[src/pcs_ctl_pkg.sv]
// Package: register map, field positions, reset values, timing and path types
package pcs_ctl_pkg;

    // Register indices; byte address is four times the index
    localparam logic [5:0] IDX_CODING_SUBLAYER_CONFIG = 6'h17;
    localparam logic [5:0] IDX_LOOPBACK_BYPASS_CONTROL = 6'h18;
    localparam logic [5:0] IDX_JABBER_CONFIG = 6'h19;
    localparam logic [5:0] IDX_TEN_MEG_CONFIG_STATUS = 6'h1B;
    localparam logic [5:0] IDX_PATH_STATUS = 6'h1C;

    // Field positions
    localparam int BIT_LINE_CODING_EN = 15;
    localparam int BIT_RELAY_STATION = 12;
    localparam int BIT_CODE_GROUP_BYPASS = 14;
    localparam int BIT_SCRAMBLER_BYPASS = 13;
    localparam int BIT_FULL_CHANNEL_BYPASS = 12;
    localparam int BIT_JABBER_OVERRIDE = 11;
    localparam int BIT_TEN_MEG_SERIAL = 9;
    localparam int BIT_STAT_CRS = 0;
    localparam int BIT_STAT_JABBER = 1;
    localparam int BIT_STAT_CIM = 2;
    localparam int BIT_STAT_MODE_LO = 4;
    localparam int BIT_STAT_FIFO_EMPTY = 8;

    // Reset values of bits not taken from straps
    localparam logic RST_LINE_CODING_EN = 1'b1;
    localparam logic RST_JABBER_OVERRIDE = 1'b0;

    // Timing
    localparam int CLK_PERIOD_NS = 100;
    localparam int JABBER_TIME_US = 722;
    localparam int JABBER_CYCLES = (JABBER_TIME_US * 1000 + CLK_PERIOD_NS - 1) / CLK_PERIOD_NS;
    localparam int JABBER_CNT_W = 14;

    // Buffering
    localparam int FIFO_DEPTH = 16;

    typedef enum logic [1:0] {
        MII_NIBBLE_100  = 2'b00,
        MII_CODE_GROUP  = 2'b01,
        MII_NIBBLE_10   = 2'b10,
        MII_SERIAL_10   = 2'b11
    } mii_mode_t;

    typedef enum logic [1:0] {
        MII_CLK_25M  = 2'b00,
        MII_CLK_2M5  = 2'b01,
        MII_CLK_10M  = 2'b10
    } mii_clk_t;

    typedef struct packed {
        logic [4:0] sym;
        logic       err;
    } sym_word_t;

    typedef struct packed {
        logic      code_group_bypass;
        logic      scrambler_bypass;
        logic      line_coding_en;
        logic      carrier_integrity_check;
        mii_mode_t mode;
        mii_clk_t  clk_rate;
    } path_ctl_t;

endpackage

[src/phy_coding_path_control.sv]
// Coding sublayer configuration, carrier sense control and transmit symbol buffer
`timescale 1ns/10ps
`default_nettype none

////////////////////////////////////////////////////////////////////////////////
// Transmit symbol FIFO; ready and valid are registered from the next count

module pcs_sym_fifo #(
    parameter int WIDTH = 6,
    parameter int DEPTH = 16
) (
    input  wire logic             clk_i,
    input  wire logic             rst_i,
    input  wire logic [WIDTH-1:0] in_data_i,
    input  wire logic             in_valid_i,
    output var  logic             in_ready_o,
    output var  logic [WIDTH-1:0] out_data_o,
    output var  logic             out_valid_o,
    input  wire logic             out_ready_i
);
    localparam int AW = $clog2(DEPTH);

    logic [WIDTH-1:0] mem [DEPTH];
    logic [AW-1:0]    wr_ptr;
    logic [AW-1:0]    rd_ptr;
    logic [AW:0]      count;
    logic [AW:0]      next_count;
    logic             push;
    logic             pop;

    assign push = in_valid_i & in_ready_o;
    assign pop  = out_valid_o & out_ready_i;
    assign out_data_o = mem[rd_ptr];

    always_comb begin
        next_count = count;
        if (push && !pop) begin
            next_count = count + (AW+1)'(1);
        end else if (pop && !push) begin
            next_count = count - (AW+1)'(1);
        end
    end

    always_ff @(posedge clk_i) begin
        if (push) begin
            mem[wr_ptr] <= in_data_i;
        end
    end

    always_ff @(posedge clk_i) begin
        if (rst_i) begin
            wr_ptr <= '0;
            rd_ptr <= '0;
        end else begin
            if (push) begin
                wr_ptr <= (wr_ptr == AW'(DEPTH-1)) ? '0 : wr_ptr + AW'(1);
            end
            if (pop) begin
                rd_ptr <= (rd_ptr == AW'(DEPTH-1)) ? '0 : rd_ptr + AW'(1);
            end
        end
    end

    always_ff @(posedge clk_i) begin
        if (rst_i) begin
            count       <= '0;
            in_ready_o  <= 1'b0;
            out_valid_o <= 1'b0;
        end else begin
            count       <= next_count;
            in_ready_o  <= (next_count != (AW+1)'(DEPTH));
            out_valid_o <= (next_count != '0);
        end
    end

endmodule

////////////////////////////////////////////////////////////////////////////////
// Top level

// Summary of operation
// Code-group bypass skips transmit encoder and receive decoder; default from strap.
// Scrambler bypass skips transmit scrambler and receive descrambler; default from strap.
// Line transition coding enable resets to one; clearing bypasses NRZI both ways.
// Software keeps NRZI coding enabled in normal 100 Mb/s use; test only.
// Full channel bypass skips every 100 Mb/s coding stage; default from strap.
// Relay station mode: carrier sense on receive only; otherwise receive or transmit.
// At 10 Mb/s relay station mode changes carrier sense behaviour only.
// At 100 Mb/s relay station mode enables carrier integrity check; node mode off.
// At 100 Mb/s relay station mode holds carrier sense through long jabber.
// A separate configuration bit overrides holding carrier sense during jabber.
// At 100 Mb/s MII runs nibble clocking at 25 MHz regardless of bypass.
// With code-group or full bypass, fifth bit travels on TX_ER and RX_ER.
// In 10 Mb/s nibble mode clocks run 2.5 MHz; bypasses have no effect.
// 10 Mb/s serial mode uses TXD[0] and RXD[0] at 10 MHz only.
// Serial mode keeps CRS, COL, error and valid signals working as nibble mode.
// Ten meg serial select bit chooses serial mode; default from serial strap.
// Straps sampled during reset load the register bits at release.
// Node mode or override drops carrier sense when jabber time limit passes.
module phy_coding_path_control #(
    parameter int JABBER_CYCLES = pcs_ctl_pkg::JABBER_CYCLES
) (
    input  wire logic                   clk_i,
    input  wire logic                   rst_i,
    input  wire logic                   wb_cyc_i,
    input  wire logic                   wb_stb_i,
    input  wire logic                   wb_we_i,
    input  wire logic [7:0]             wb_adr_i,
    input  wire logic [3:0]             wb_sel_i,
    input  wire logic [31:0]            wb_dat_i,
    output var  logic [31:0]            wb_dat_o,
    output var  logic                   wb_ack_o,
    input  wire logic                   code_group_bypass_strap_i,
    input  wire logic                   scrambler_bypass_strap_i,
    input  wire logic                   full_channel_bypass_strap_i,
    input  wire logic                   relay_station_strap_i,
    input  wire logic                   serial_mode_strap_i,
    input  wire logic                   speed_100_i,
    input  wire logic                   rx_active_i,
    input  wire logic                   tx_active_i,
    input  wire logic [3:0]             txd_i,
    input  wire logic                   tx_er_i,
    input  wire logic                   tx_en_i,
    output var  logic                   tx_ready_o,
    output var  pcs_ctl_pkg::sym_word_t sym_o,
    output var  logic                   sym_valid_o,
    input  wire logic                   sym_ready_i,
    input  wire logic [4:0]             rx_sym_i,
    input  wire logic                   rx_err_i,
    input  wire logic                   rx_dv_i,
    output var  logic [3:0]             rxd_o,
    output var  logic                   rx_er_o,
    output var  logic                   rx_dv_o,
    output var  logic                   crs_o,
    output var  pcs_ctl_pkg::path_ctl_t path_o
);
    localparam int CW = pcs_ctl_pkg::JABBER_CNT_W;

    logic                   code_group_bypass;
    logic                   scrambler_bypass;
    logic                   full_channel_bypass;
    logic                   line_coding_en;
    logic                   relay_station_mode;
    logic                   jabber_override;
    logic                   ten_meg_serial_select;
    logic [CW-1:0]          jabber_cnt;
    logic                   jabber_expired;
    logic                   wb_req;
    logic                   wb_wr_lo;
    logic                   wb_wr_hi;
    logic [5:0]             wb_idx;
    logic [15:0]            next_rdata;
    pcs_ctl_pkg::mii_mode_t next_mode;
    pcs_ctl_pkg::sym_word_t tx_word;
    pcs_ctl_pkg::sym_word_t fifo_out;
    logic                   fifo_valid;
    logic                   fifo_pop;
    logic                   fifo_empty_seen;
    logic                   hold_in_jabber;

    ////////////////////////////////////////////////////////////////////////////
    // Wishbone slave: one wait state, ack held for one cycle

    assign wb_req   = wb_cyc_i & wb_stb_i & ~wb_ack_o;
    assign wb_idx   = wb_adr_i[7:2];
    assign wb_wr_lo = wb_req & wb_we_i & wb_sel_i[0];
    assign wb_wr_hi = wb_req & wb_we_i & wb_sel_i[1];

    always_ff @(posedge clk_i) begin
        if (rst_i) begin
            wb_ack_o <= 1'b0;
            wb_dat_o <= 32'h0000_0000;
        end else begin
            wb_ack_o <= wb_req;
            if (wb_req && !wb_we_i) begin
                wb_dat_o <= {16'h0000, next_rdata};
            end
        end
    end

    always_comb begin
        next_rdata = 16'h0000;
        case (wb_idx)
            pcs_ctl_pkg::IDX_CODING_SUBLAYER_CONFIG: begin
                next_rdata[pcs_ctl_pkg::BIT_LINE_CODING_EN] = line_coding_en;
                next_rdata[pcs_ctl_pkg::BIT_RELAY_STATION]  = relay_station_mode;
            end
            pcs_ctl_pkg::IDX_LOOPBACK_BYPASS_CONTROL: begin
                next_rdata[pcs_ctl_pkg::BIT_CODE_GROUP_BYPASS]   = code_group_bypass;
                next_rdata[pcs_ctl_pkg::BIT_SCRAMBLER_BYPASS]    = scrambler_bypass;
                next_rdata[pcs_ctl_pkg::BIT_FULL_CHANNEL_BYPASS] = full_channel_bypass;
            end
            pcs_ctl_pkg::IDX_JABBER_CONFIG: begin
                next_rdata[pcs_ctl_pkg::BIT_JABBER_OVERRIDE] = jabber_override;
            end
            pcs_ctl_pkg::IDX_TEN_MEG_CONFIG_STATUS: begin
                next_rdata[pcs_ctl_pkg::BIT_TEN_MEG_SERIAL] = ten_meg_serial_select;
            end
            pcs_ctl_pkg::IDX_PATH_STATUS: begin
                next_rdata[pcs_ctl_pkg::BIT_STAT_CRS]    = crs_o;
                next_rdata[pcs_ctl_pkg::BIT_STAT_JABBER] = jabber_expired;
                next_rdata[pcs_ctl_pkg::BIT_STAT_CIM]    = path_o.carrier_integrity_check;
                next_rdata[pcs_ctl_pkg::BIT_STAT_MODE_LO +: 2] = path_o.mode;
                next_rdata[pcs_ctl_pkg::BIT_STAT_FIFO_EMPTY]   = fifo_empty_seen;
            end
            default: begin
            end
        endcase
    end

    ////////////////////////////////////////////////////////////////////////////
    // Straps follow the pins during reset; the value at release is kept

    always_ff @(posedge clk_i) begin
        if (rst_i) begin
            code_group_bypass   <= code_group_bypass_strap_i;
            scrambler_bypass    <= scrambler_bypass_strap_i;
            full_channel_bypass <= full_channel_bypass_strap_i;
        end else if (wb_wr_hi && wb_idx == pcs_ctl_pkg::IDX_LOOPBACK_BYPASS_CONTROL) begin
            code_group_bypass   <= wb_dat_i[pcs_ctl_pkg::BIT_CODE_GROUP_BYPASS];
            scrambler_bypass    <= wb_dat_i[pcs_ctl_pkg::BIT_SCRAMBLER_BYPASS];
            full_channel_bypass <= wb_dat_i[pcs_ctl_pkg::BIT_FULL_CHANNEL_BYPASS];
        end
    end

    always_ff @(posedge clk_i) begin
        if (rst_i) begin
            line_coding_en     <= pcs_ctl_pkg::RST_LINE_CODING_EN;
            relay_station_mode <= relay_station_strap_i;
        end else if (wb_wr_hi && wb_idx == pcs_ctl_pkg::IDX_CODING_SUBLAYER_CONFIG) begin
            line_coding_en     <= wb_dat_i[pcs_ctl_pkg::BIT_LINE_CODING_EN];
            relay_station_mode <= wb_dat_i[pcs_ctl_pkg::BIT_RELAY_STATION];
        end
    end

    always_ff @(posedge clk_i) begin
        if (rst_i) begin
            jabber_override <= pcs_ctl_pkg::RST_JABBER_OVERRIDE;
        end else if (wb_wr_hi && wb_idx == pcs_ctl_pkg::IDX_JABBER_CONFIG) begin
            jabber_override <= wb_dat_i[pcs_ctl_pkg::BIT_JABBER_OVERRIDE];
        end
    end

    always_ff @(posedge clk_i) begin
        if (rst_i) begin
            ten_meg_serial_select <= serial_mode_strap_i;
        end else if (wb_wr_hi && wb_idx == pcs_ctl_pkg::IDX_TEN_MEG_CONFIG_STATUS) begin
            ten_meg_serial_select <= wb_dat_i[pcs_ctl_pkg::BIT_TEN_MEG_SERIAL];
        end
    end

    // Low byte only clears the sticky empty flag; set wins
    always_ff @(posedge clk_i) begin
        if (rst_i) begin
            fifo_empty_seen <= 1'b0;
        end else if (!fifo_valid) begin
            fifo_empty_seen <= 1'b1;
        end else if (wb_wr_lo && wb_idx == pcs_ctl_pkg::IDX_PATH_STATUS
                     && wb_dat_i[pcs_ctl_pkg::BIT_STAT_FIFO_EMPTY - 8 + 8 - 8]) begin
            fifo_empty_seen <= 1'b0;
        end
    end

    ////////////////////////////////////////////////////////////////////////////
    // Path control: bypasses only matter at 100 Mb/s

    always_comb begin
        if (speed_100_i) begin
            next_mode = (code_group_bypass || full_channel_bypass)
                      ? pcs_ctl_pkg::MII_CODE_GROUP : pcs_ctl_pkg::MII_NIBBLE_100;
        end else if (ten_meg_serial_select) begin
            next_mode = pcs_ctl_pkg::MII_SERIAL_10;
        end else begin
            next_mode = pcs_ctl_pkg::MII_NIBBLE_10;
        end
    end

    always_ff @(posedge clk_i) begin
        if (rst_i) begin
            path_o <= '0;
        end else begin
            path_o.code_group_bypass <= speed_100_i
                                      & (code_group_bypass | full_channel_bypass);
            path_o.scrambler_bypass  <= speed_100_i
                                      & (scrambler_bypass | full_channel_bypass);
            // NRZI stage idles below 100 Mb/s; enable reads set
            path_o.line_coding_en    <= ~speed_100_i
                                      | (line_coding_en & ~full_channel_bypass);
            path_o.carrier_integrity_check <= speed_100_i & relay_station_mode;
            path_o.mode <= next_mode;
            case (next_mode)
                pcs_ctl_pkg::MII_NIBBLE_100, pcs_ctl_pkg::MII_CODE_GROUP: begin
                    path_o.clk_rate <= pcs_ctl_pkg::MII_CLK_25M;
                end
                pcs_ctl_pkg::MII_SERIAL_10: begin
                    path_o.clk_rate <= pcs_ctl_pkg::MII_CLK_10M;
                end
                default: begin
                    path_o.clk_rate <= pcs_ctl_pkg::MII_CLK_2M5;
                end
            endcase
        end
    end

    ////////////////////////////////////////////////////////////////////////////
    // Carrier sense and jabber timing

    // Counter saturates so a very long reception cannot wrap and re-arm
    always_ff @(posedge clk_i) begin
        if (rst_i || !rx_active_i) begin
            jabber_cnt     <= '0;
            jabber_expired <= 1'b0;
        end else begin
            if (jabber_cnt != CW'(JABBER_CYCLES)) begin
                jabber_cnt <= jabber_cnt + CW'(1);
            end
            jabber_expired <= (jabber_cnt >= CW'(JABBER_CYCLES - 1));
        end
    end

    // Speed, relay mode and override gate the hold; at 10 Mb/s the relay mode touches CRS alone
    assign hold_in_jabber = speed_100_i & relay_station_mode & ~jabber_override;

    always_ff @(posedge clk_i) begin
        if (rst_i) begin
            crs_o <= 1'b0;
        end else begin
            crs_o <= (rx_active_i & ~(jabber_expired & ~hold_in_jabber))
                   | (~relay_station_mode & tx_active_i);
        end
    end

    ////////////////////////////////////////////////////////////////////////////
    // Receive formatting; DV and error keep nibble behaviour in serial mode

    always_ff @(posedge clk_i) begin
        if (rst_i) begin
            rxd_o   <= 4'h0;
            rx_er_o <= 1'b0;
            rx_dv_o <= 1'b0;
        end else begin
            rx_dv_o <= rx_dv_i;
            case (path_o.mode)
                pcs_ctl_pkg::MII_CODE_GROUP: begin
                    rxd_o   <= rx_sym_i[3:0];
                    rx_er_o <= rx_sym_i[4];
                end
                pcs_ctl_pkg::MII_SERIAL_10: begin
                    rxd_o   <= {3'h0, rx_sym_i[0]};
                    rx_er_o <= rx_err_i;
                end
                default: begin
                    rxd_o   <= rx_sym_i[3:0];
                    rx_er_o <= rx_err_i;
                end
            endcase
        end
    end

    ////////////////////////////////////////////////////////////////////////////
    // Transmit formatting and buffering

    always_comb begin
        tx_word.sym = {1'b0, txd_i};
        tx_word.err = tx_er_i;
        case (path_o.mode)
            pcs_ctl_pkg::MII_CODE_GROUP: begin
                tx_word.sym = {tx_er_i, txd_i};
                tx_word.err = 1'b0;
            end
            pcs_ctl_pkg::MII_SERIAL_10: begin
                tx_word.sym = {4'h0, txd_i[0]};
                tx_word.err = tx_er_i;
            end
            default: begin
            end
        endcase
    end

    pcs_sym_fifo #(
        .WIDTH ($bits(pcs_ctl_pkg::sym_word_t)),
        .DEPTH (pcs_ctl_pkg::FIFO_DEPTH)
    ) u_fifo (
        .clk_i       (clk_i),
        .rst_i       (rst_i),
        .in_data_i   (tx_word),
        .in_valid_i  (tx_en_i),
        .in_ready_o  (tx_ready_o),
        .out_data_o  (fifo_out),
        .out_valid_o (fifo_valid),
        .out_ready_i (fifo_pop)
    );

    assign fifo_pop = fifo_valid & (~sym_valid_o | sym_ready_i);

    always_ff @(posedge clk_i) begin
        if (rst_i) begin
            sym_valid_o <= 1'b0;
            sym_o       <= '0;
        end else if (fifo_pop) begin
            sym_valid_o <= 1'b1;
            sym_o       <= fifo_out;
        end else if (sym_ready_i) begin
            sym_valid_o <= 1'b0;
        end
    end

endmodule

`default_nettype wire

[config.mk]
export PLATFORM = sky130hd
export DESIGN_NAME = phy_coding_path_control
export DESIGN_NICKNAME = d
export VERILOG_FILES = /design/src/pcs_ctl_pkg.sv /design/src/phy_coding_path_control.sv
export SDC_FILE = /design/constraint.sdc
export NUM_CORES = 1
export LEC_CHECK = 0
export BUFFER_PORTS_ARGS = -buffer_cell sky130_fd_sc_hd__buf_2
export CAP_MARGIN = 20
export CORE_MARGIN = 1
export CORE_UTILIZATION = 50
export CTS_CLUSTER_SIZE = 8
export DETAILED_ROUTE_END_ITERATION = 6
export PLACE_DENSITY = 0.75
export SYNTH_ARGS = -nofsm -noshare
export SYNTH_HDL_FRONTEND = slang
export SYNTH_SLANG_ARGS = --single-unit
[constraint.sdc]
create_clock -name clk_i -period 1.6 [get_ports clk_i]
set_input_delay 0.32 -clock clk_i [delete_from_list [all_inputs] [get_ports clk_i]]
set_output_delay 0.32 -clock clk_i [all_outputs]
set_load 0.02 [all_outputs]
=-=-=-=-=
| DIRECTIONS |
Your answer should be one number: how many lines of the material include the word "formatting".

| ANSWER SPACE |
2